Inflation is projected at 4.6 per cent in Q2, 4.8 per cent in H2 of 2018-19 and 5.0 per cent in Q1 of 2019-20. Excluding the HRA impact, CPI inflation is projected at 4.4 per cent in Q2, 4.7-4.8 per cent in H2 and 5.0 per cent in Q1 of 2019-20.
Even as inflation projections for second quarter have been revised marginally downwards vis-à-vis the June statement, projections for the third quarter onwards remain broadly unchanged.
“Rising trade tensions may, however, have an adverse impact on India’s exports. Based on an overall assessment, GDP growth projection for 2018-19 is retained, as in the June statement, at 7.4 per cent, ranging 7.5-7.6 per cent in H1 and 7.3-7.4 per cent in H2, with risks evenly balanced; GDP growth for Q1:2019-20 is projected at 7.5 per cent,” it added.
With inflation turning sticky, the central bank was widely expected to tighten the monetary policy. Consumer prices hardened to 5 per cent in June, from 4.87 per cent in May. With this, the pace of retail inflation climbed for the third consecutive month.
Though the prices remained below its estimated trajectory, the RBI has forecast retail inflation at 4.6 per cent in the second quarter of the fiscal, 4.8 per cent in the second half of the fiscal and five per cent for the first quarter of 2019-20.
In the second bi-monthly resolution of 2018-19, it had projected CPI inflation for 2018-19 at 4.8-4.9 per cent in the first half of the financial year and at 4.7 per cent in the second half of the fiscal.
Though the monetary policy statement noted that inflation projections for the second quarter have been revised marginally downwards compared to the June statement, several risk factors persist, including volatile crude oil prices and global financial markets, as well as concerns of fiscal slippage by the Centre or States.

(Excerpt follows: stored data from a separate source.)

File: config.mk
export PLATFORM = sky130hd
export DESIGN_NAME = hdmi_period_scheduler
export DESIGN_NICKNAME = d
export VERILOG_FILES = /design/src/rtl/hdmi_pkg.sv /design/src/rtl/hdmi_timing_counter.sv /design/src/rtl/hdmi_period_scheduler.sv
export SDC_FILE = /design/constraint.sdc
export NUM_CORES = 1
export LEC_CHECK = 0
export CAP_MARGIN = 10
export CORE_MARGIN = 3
export CORE_UTILIZATION = 35
export CTS_CLUSTER_SIZE = 8
export DETAILED_ROUTE_END_ITERATION = 7
export HOLD_SLACK_MARGIN = 0.05
export PLACE_DENSITY = 0.65
export SYNTH_ARGS = -nofsm -noshare
export SYNTH_HDL_FRONTEND = slang
export SYNTH_SLANG_ARGS = --single-unit
File: constraint.sdc
create_clock -name clk -period 1.9 [get_ports clk]
set_input_delay 0.57 -clock clk [delete_from_list [all_inputs] [get_ports clk]]
set_output_delay 0.57 -clock clk [all_outputs]
set_load 0.02 [all_outputs]
File: src/rtl/hdmi_pkg.sv
// Shared HDMI definitions: control-period states, guard-band symbols,
// preamble control word and default 640x480 raster timing.
package hdmi_pkg;

  typedef enum logic [1:0] {
    CTRL     = 2'd0,
    PREAMBLE = 2'd1,
    GUARD    = 2'd2,
    ACTIVE   = 2'd3
  } period_e;

  // Fixed video guard-band TMDS symbols substituted by the top level.
  localparam logic [9:0] GB_CODE_CH0 = 10'b1011001100;
  localparam logic [9:0] GB_CODE_CH1 = 10'b0100110011;
  localparam logic [9:0] GB_CODE_CH2 = 10'b1011001100;

  localparam logic [1:0] PREAMBLE_CTL = 2'b01;

  localparam int DEF_H_ACTIVE = 640;
  localparam int DEF_H_FP     = 16;
  localparam int DEF_H_SYNC   = 96;
  localparam int DEF_H_BP     = 48;
  localparam int DEF_V_ACTIVE = 480;
  localparam int DEF_V_FP     = 10;
  localparam int DEF_V_SYNC   = 2;
  localparam int DEF_V_BP     = 33;

endpackage

File: src/rtl/hdmi_timing_counter.sv
// Raster h/v counters with polarity-adjusted syncs and a look-ahead flag
// telling whether the following line carries active video.
module hdmi_timing_counter #(
  parameter int H_ACTIVE = 640,
  parameter int H_FP     = 16,
  parameter int H_SYNC   = 96,
  parameter int H_BP     = 48,
  parameter int V_ACTIVE = 480,
  parameter int V_FP     = 10,
  parameter int V_SYNC   = 2,
  parameter int V_BP     = 33,
  parameter int HS_POL   = 0,
  parameter int VS_POL   = 0,
  localparam int H_TOTAL = H_ACTIVE + H_FP + H_SYNC + H_BP,
  localparam int V_TOTAL = V_ACTIVE + V_FP + V_SYNC + V_BP,
  localparam int HW      = $clog2(H_TOTAL),
  localparam int VW      = $clog2(V_TOTAL)
) (
  input  logic          clk,
  input  logic          rst,
  output logic [HW-1:0] hcount,
  output logic [VW-1:0] vcount,
  output logic          hsync,
  output logic          vsync,
  output logic          next_active
);

  localparam logic [HW-1:0] H_LAST  = HW'(H_TOTAL - 1);
  localparam logic [VW-1:0] V_LAST  = VW'(V_TOTAL - 1);
  localparam logic [HW-1:0] H_START = HW'(H_ACTIVE);
  localparam logic          HS_LVL  = (HS_POL != 0);
  localparam logic          VS_LVL  = (VS_POL != 0);

  logic [VW-1:0] vcount_nxt;
  logic          hs_act;
  logic          vs_act;

  // Reset parks the raster mid-way through the last blanking line so the
  // first frame still gets a complete preamble and guard band.
  always_ff @(posedge clk) begin
    if (rst) begin
      hcount <= H_START;
      vcount <= V_LAST;
    end else if (hcount == H_LAST) begin
      hcount <= '0;
      vcount <= vcount_nxt;
    end else begin
      hcount <= hcount + 1'b1;
    end
  end

  always_comb begin
    vcount_nxt  = (vcount == V_LAST) ? '0 : vcount + 1'b1;
    next_active = int'(vcount_nxt) < V_ACTIVE;
    hs_act      = (int'(hcount) >= H_ACTIVE + H_FP) &&
                  (int'(hcount) <  H_ACTIVE + H_FP + H_SYNC);
    vs_act      = (int'(vcount) >= V_ACTIVE + V_FP) &&
                  (int'(vcount) <  V_ACTIVE + V_FP + V_SYNC);
    hsync       = hs_act ~^ HS_LVL;
    vsync       = vs_act ~^ VS_LVL;
  end

endmodule

File: src/rtl/hdmi_period_scheduler.sv
// Per-pixel period decode (control / preamble / guard / video) driving the
// three TMDS encoders through one register stage.
module hdmi_period_scheduler
  import hdmi_pkg::*;
#(
  parameter int H_ACTIVE = DEF_H_ACTIVE,
  parameter int H_FP     = DEF_H_FP,
  parameter int H_SYNC   = DEF_H_SYNC,
  parameter int H_BP     = DEF_H_BP,
  parameter int V_ACTIVE = DEF_V_ACTIVE,
  parameter int V_FP     = DEF_V_FP,
  parameter int V_SYNC   = DEF_V_SYNC,
  parameter int V_BP     = DEF_V_BP,
  parameter int HS_POL   = 0,
  parameter int VS_POL   = 0
) (
  input  logic        clk,
  input  logic        rst,
  input  logic [23:0] pix_rgb,
  output logic        pix_req,
  output logic [7:0]  vd0,
  output logic [7:0]  vd1,
  output logic [7:0]  vd2,
  output logic [1:0]  cd0,
  output logic [1:0]  cd1,
  output logic [1:0]  cd2,
  output logic        vde,
  output logic        gb,
  output logic        frame_start
);

  localparam int H_TOTAL = H_ACTIVE + H_FP + H_SYNC + H_BP;
  localparam int V_TOTAL = V_ACTIVE + V_FP + V_SYNC + V_BP;
  localparam int HW      = $clog2(H_TOTAL);
  localparam int VW      = $clog2(V_TOTAL);
  localparam logic [1:0] CD0_IDLE = {(VS_POL == 0), (HS_POL == 0)};

  // A short back porch would let hsync overlap the preamble window.
  if (H_BP < 10) begin : g_bad_hbp
    $error("hdmi_period_scheduler: H_BP must be at least 10");
  end

  logic [HW-1:0] hcount;
  logic [VW-1:0] vcount;
  logic          hsync;
  logic          vsync;
  logic          next_active;
  period_e       period;
  logic [23:0]   vd_n;
  logic [1:0]    cd0_n;
  logic [1:0]    cd1_n;
  logic          vde_n;
  logic          gb_n;
  logic          fs_n;

  hdmi_timing_counter #(
    .H_ACTIVE(H_ACTIVE), .H_FP(H_FP), .H_SYNC(H_SYNC), .H_BP(H_BP),
    .V_ACTIVE(V_ACTIVE), .V_FP(V_FP), .V_SYNC(V_SYNC), .V_BP(V_BP),
    .HS_POL(HS_POL), .VS_POL(VS_POL)
  ) u_timing (
    .clk        (clk),
    .rst        (rst),
    .hcount     (hcount),
    .vcount     (vcount),
    .hsync      (hsync),
    .vsync      (vsync),
    .next_active(next_active)
  );

  always_comb begin
    period = CTRL;
    if (int'(hcount) < H_ACTIVE && int'(vcount) < V_ACTIVE) begin
      period = ACTIVE;
    end else if (next_active && int'(hcount) >= H_TOTAL - 10) begin
      period = (int'(hcount) >= H_TOTAL - 2) ? GUARD : PREAMBLE;
    end
  end

  always_comb begin
    vd_n  = '0;
    cd0_n = {vsync, hsync};
    cd1_n = 2'b00;
    vde_n = 1'b0;
    gb_n  = 1'b0;
    fs_n  = 1'b0;
    case (period)
      ACTIVE: begin
        vde_n = 1'b1;
        vd_n  = pix_rgb;
        fs_n  = (hcount == '0) && (vcount == '0);
      end
      PREAMBLE: cd1_n = PREAMBLE_CTL;
      GUARD: begin
        cd1_n = PREAMBLE_CTL;
        gb_n  = 1'b1;
      end
      default: ;
    endcase
  end

  assign pix_req = (period == ACTIVE) && !rst;
  assign cd2     = 2'b00;

  always_ff @(posedge clk) begin
    if (rst) begin
      vd2         <= '0;
      vd1         <= '0;
      vd0         <= '0;
      cd0         <= CD0_IDLE;
      cd1         <= '0;
      vde         <= 1'b0;
      gb          <= 1'b0;
      frame_start <= 1'b0;
    end else begin
      vd2         <= vd_n[23:16];
      vd1         <= vd_n[15:8];
      vd0         <= vd_n[7:0];
      cd0         <= cd0_n;
      cd1         <= cd1_n;
      vde         <= vde_n;
      gb          <= gb_n;
      frame_start <= fs_n;
    end
  end

endmodule

==> flow_metrics.tcl <==
set metrics [dict create \
    cts_tree "built" \
    worstPathMaxFanout 4 \
    drt_iter0_markers 143 \
    fin_setup_tns_ns 0 \
    ff_latch_area_um2 1010 \
    ys_ff_latch 50 \
    crit_slowest_cell "dfxtp_2" \
    fin_ws_ns 0.0305 \
    yosysTopAreaCell "dfxtp_1" \
    yosysTopAreaCellShare_pct 47.8 \
    cp.required_ns 2.09 \
    grt_util_all_layers_pct 14.1 \
    cp-end-kind "register" \
    drc 0 \
    avgSynthCellArea_um2 9.36 \
    path_clk_slew_ns 0.09 \
    setup_viol 0 \
    place_congestion 0.814 \
    worstPathCellList "buf_6, inv_1, ha_2, nand4b_1, o21ai_2, mux2_4, a31o_2, ha_1, nor2_1" \
    ys_warn_count 0 \
    ios 60 \
    async_flop_share_pct 0 \
    grt-ovfl-total 0 \
    avgViaCountPerCell 4.64 \
    synth_edf_count 0 \
    min_period_over_period_pct 98.4 \
    syn2layout_area_growth_pct 47.1 \
    ir_drop_uv 332 \
    dieArea_um2 6950 \
    yosys.cell_types.count 42 \
    h-tree-depth 2 \
    hold_viol 0 \
    core_area_um2 5640 \
    die_w_um 83.4 \
    placed_cell_area_um2 2910 \
    vias 1778 \
    ys.flop_type "dfxtp_1" \
    arrival_ns 2.06 \
    fillers 520 \
    layout-drive-gt1-share_pct 21.9 \
    fmax_mhz 535 \
    antenna_found_initial 0 \
    slew_viol_final 0 \
    critical_path_class "reg -> reg" \
    numPortBuffers 56 \
    status "finished, final reports clean" \
    p_per_area_nw_per_um2 610 \
    synthTopCellsByCount "dfxtp_1 (50), and2_1 (24), nor2_1 (20), nand2_1 (15), nand3_1 (14)" \
    drt_first_pass_iters 4 \
    final_net_count 342 \
    post_drt_wl_per_cell_um 12.6 \
    critPathLaunchType "register" \
    design_power_total_w 0.00188 \
    clock_latency_ns 0.30 \
    whs_ns 0.484 \
    n_antenna_cell 0 \
    start_util_pct 37.1 \
    root_buffer "clkbuf_8" \
    die_h_um 83.4 \
    grt_pass1_wl_mm 8.04 \
    grt_max_degree 26 \
    cts.sinks 50 \
    grt_pass1_vias 1716 \
    ant_nets 0 \
    yosysMostFrequentCell "dfxtp_1" \
    rsz0062_at_grt "true" \
    netlist_top_cells_area "dfxtp_1 (48%), and2_1 (7.2%), nor2_1 (3.6%)" \
    synth_cells 224 \
    clock-skew-final_ns 0.00357 \
    critPathMaxStageDelay_ns 0.36 \
    routed_wl_mm 4.83 \
    hold_path.class "reg -> reg" \
    stdcell_area_um2 3080 \
    max_cap_violations 0 \
    cts_buffers 5 \
    place_worst_setup_slack_ns -0.541 \
    rows 27 \
    yosysSeqAreaShare_pct 47.8 \
    hpwl_mm 3.59 \
    post_cts_buffers 0 \
    cts.path.max_buffers 2 \
    multi_input_comb_area_um2 993 \
    leakagePower_nw 1.20 \
    synth_area_um2 2100 \
    period_minus_slack_ns 1.87 \
]
cells by family after synthesis:
logic type | after synthesis | synth area share, %
AOI/OAI and AO/OA | 23 | 7.16
and+or+nand+nor | 109 | 28.1
adders and majority gates | 5 | 2.99
DFF | 50 | 47.8
muxes | 1 | 0.716
xor gates and xnor gates | 12 | 5.01
buffers and inverters | 23 | 8.06
other | 1 | 0.179
routing by layer:
metal  part of all wire [%]  up-vias  wire length [um]  GRT usage, %
met4                    1.4        0                68          4.46
li1                       -      921                 -             -
met3                    2.8        5               134          2.48
met2                     51       25              2470          24.4
met1                     45      827              2150          17.7
met5                      0        -                 0             0
state kept, by name, summed over array words and instances (netlist names):
| signal | flops |
|---|---|
| cd1 | 1 |
| u_timing.hcount | 10 |
| vd2 | 8 |
| cd0 | 2 |
| vde | 1 |
| vd1 | 8 |
| vd0 | 8 |
| gb | 1 |
| u_timing.vcount | 10 |
| frame_start | 1 |
worst max-delay path: cells and delay by family, from the launching register on:
| family | cells | cell delay, ns |
|---|---|---|
| adders and majority gates | 2 | 0.46 |
| buffers and inverters | 2 | 0.16 |
| DFF | 1 | 0.36 |
| muxes | 1 | 0.27 |
| AOI/OAI and AO/OA | 2 | 0.32 |
| and+or+nand+nor | 2 | 0.18 |
final cells by class:
cell class                      instances  share of cell area [%]
Multi-Input combinational cell        153                    32.2
Timing Repair Buffer                   95                    27.9
Clock inverter                          2                    1.26
Clock buffer                            5                    2.23
Tap cell                               72                    2.92
Sequential cell                        50                    32.7
Inverter                                6                   0.731
timing repair:
item,in CTS,in global routing
gates resized for setup,11,15
hold buffers,0,0
endpoints found under the setup margin,3,2
gates cloned,0,0
pin swaps,3,6
hold endpoints to repair,0,0
final timing paths:
kind | from | endpoint | slack [ns] | depth (start not counted)
setup / recovery | u_timing.vcount[0]$_SDFFE_PP0N_ | cd1[0]$_SDFF_PP0_ | 0.03 | 9
hold / removal | u_timing.hcount[0]$_SDFF_PP0_ | u_timing.hcount[0]$_SDFF_PP0_ | 0.48 | 1
setup reg to reg | u_timing.vcount[0]$_SDFFE_PP0N_ | cd1[0]$_SDFF_PP0_ | 0.03 | 9
hold reg to reg | u_timing.hcount[0]$_SDFF_PP0_ | u_timing.hcount[0]$_SDFF_PP0_ | 0.48 | 1
stage by stage:
step	utilization, %	instances
global placement	51.5	376
CTS	53.8	383
finish	54.6	383
detailed placement	51.5	376
floorplan	-	226
global route	54.6	383
report_power, final:
part | switching [W] | internal (W) | total (W)
clock | 0.000349 | 0.000388 | 0.000736
combinational | 0.0000304 | 0.0000588 | 0.0000892
sequential | 0.00000317 | 0.00105 | 0.00106
total | 0.000382 | 0.00150 | 0.00188
placed cells by master, fill, tap and decap left out, drive strengths merged, types with 2 or more instances in the layout:
cell and instances:
a211o 3, a21oi 5, a22oi 2, a31oi 2, and2 24, and3 4
buf 40, clkbuf 5, clkdlybuf4s50 54, conb 3, dfxtp 50, ha 5
inv 6, nand2 15, nand3 14, nand4 3, nor2 20, nor2b 2
nor3 14, nor3b 2, nor4 4, o21ai 6, or4 3, xnor2 5
xor2 7
Power figures use the tool's default switching activity.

It also noted that households’ inflation expectations have risen significantly in the last two rounds along with the expectations of manufacturing firms of a hardening of input prices.
Regional distribution of monsoon also has to be carefully monitored, while staggered HRA revisions by state governments could have a second round impact on inflation as well.
The RBI policy retained the GDP growth projection for 2018-19, as in the June statement, at 7.4 per cent, ranging between 7.5-7.6 per cent in the first half of the fiscal and 7.3-7.4 per cent in the second half of the fiscal. GDP growth for the first quarter of 2019-20 is projected at 7.5 per cent, it further said.
Various indicators suggest economic activity continued to be strong, an RBI said adding that the progress of the monsoon so far and a sharper than the usual increase in MSP of kharif crops are expected to boost rural demand by raising farmers’ income. Robust corporate earnings, especially that of fast moving consumer goods
(FMCG) companies, also reflect buoyant rural demand. Investment activity remains firm even though there has been some tightening of financing conditions in the recent period.
Chetan Ghate, Pami Dua, Michael Debabrata Patra, Viral Acharya and Urjit Patel voted in favour of the decision and Ravindra Dholakia voted against the decision.
The next meeting of the MPC is scheduled from October 3 to 5, 2018.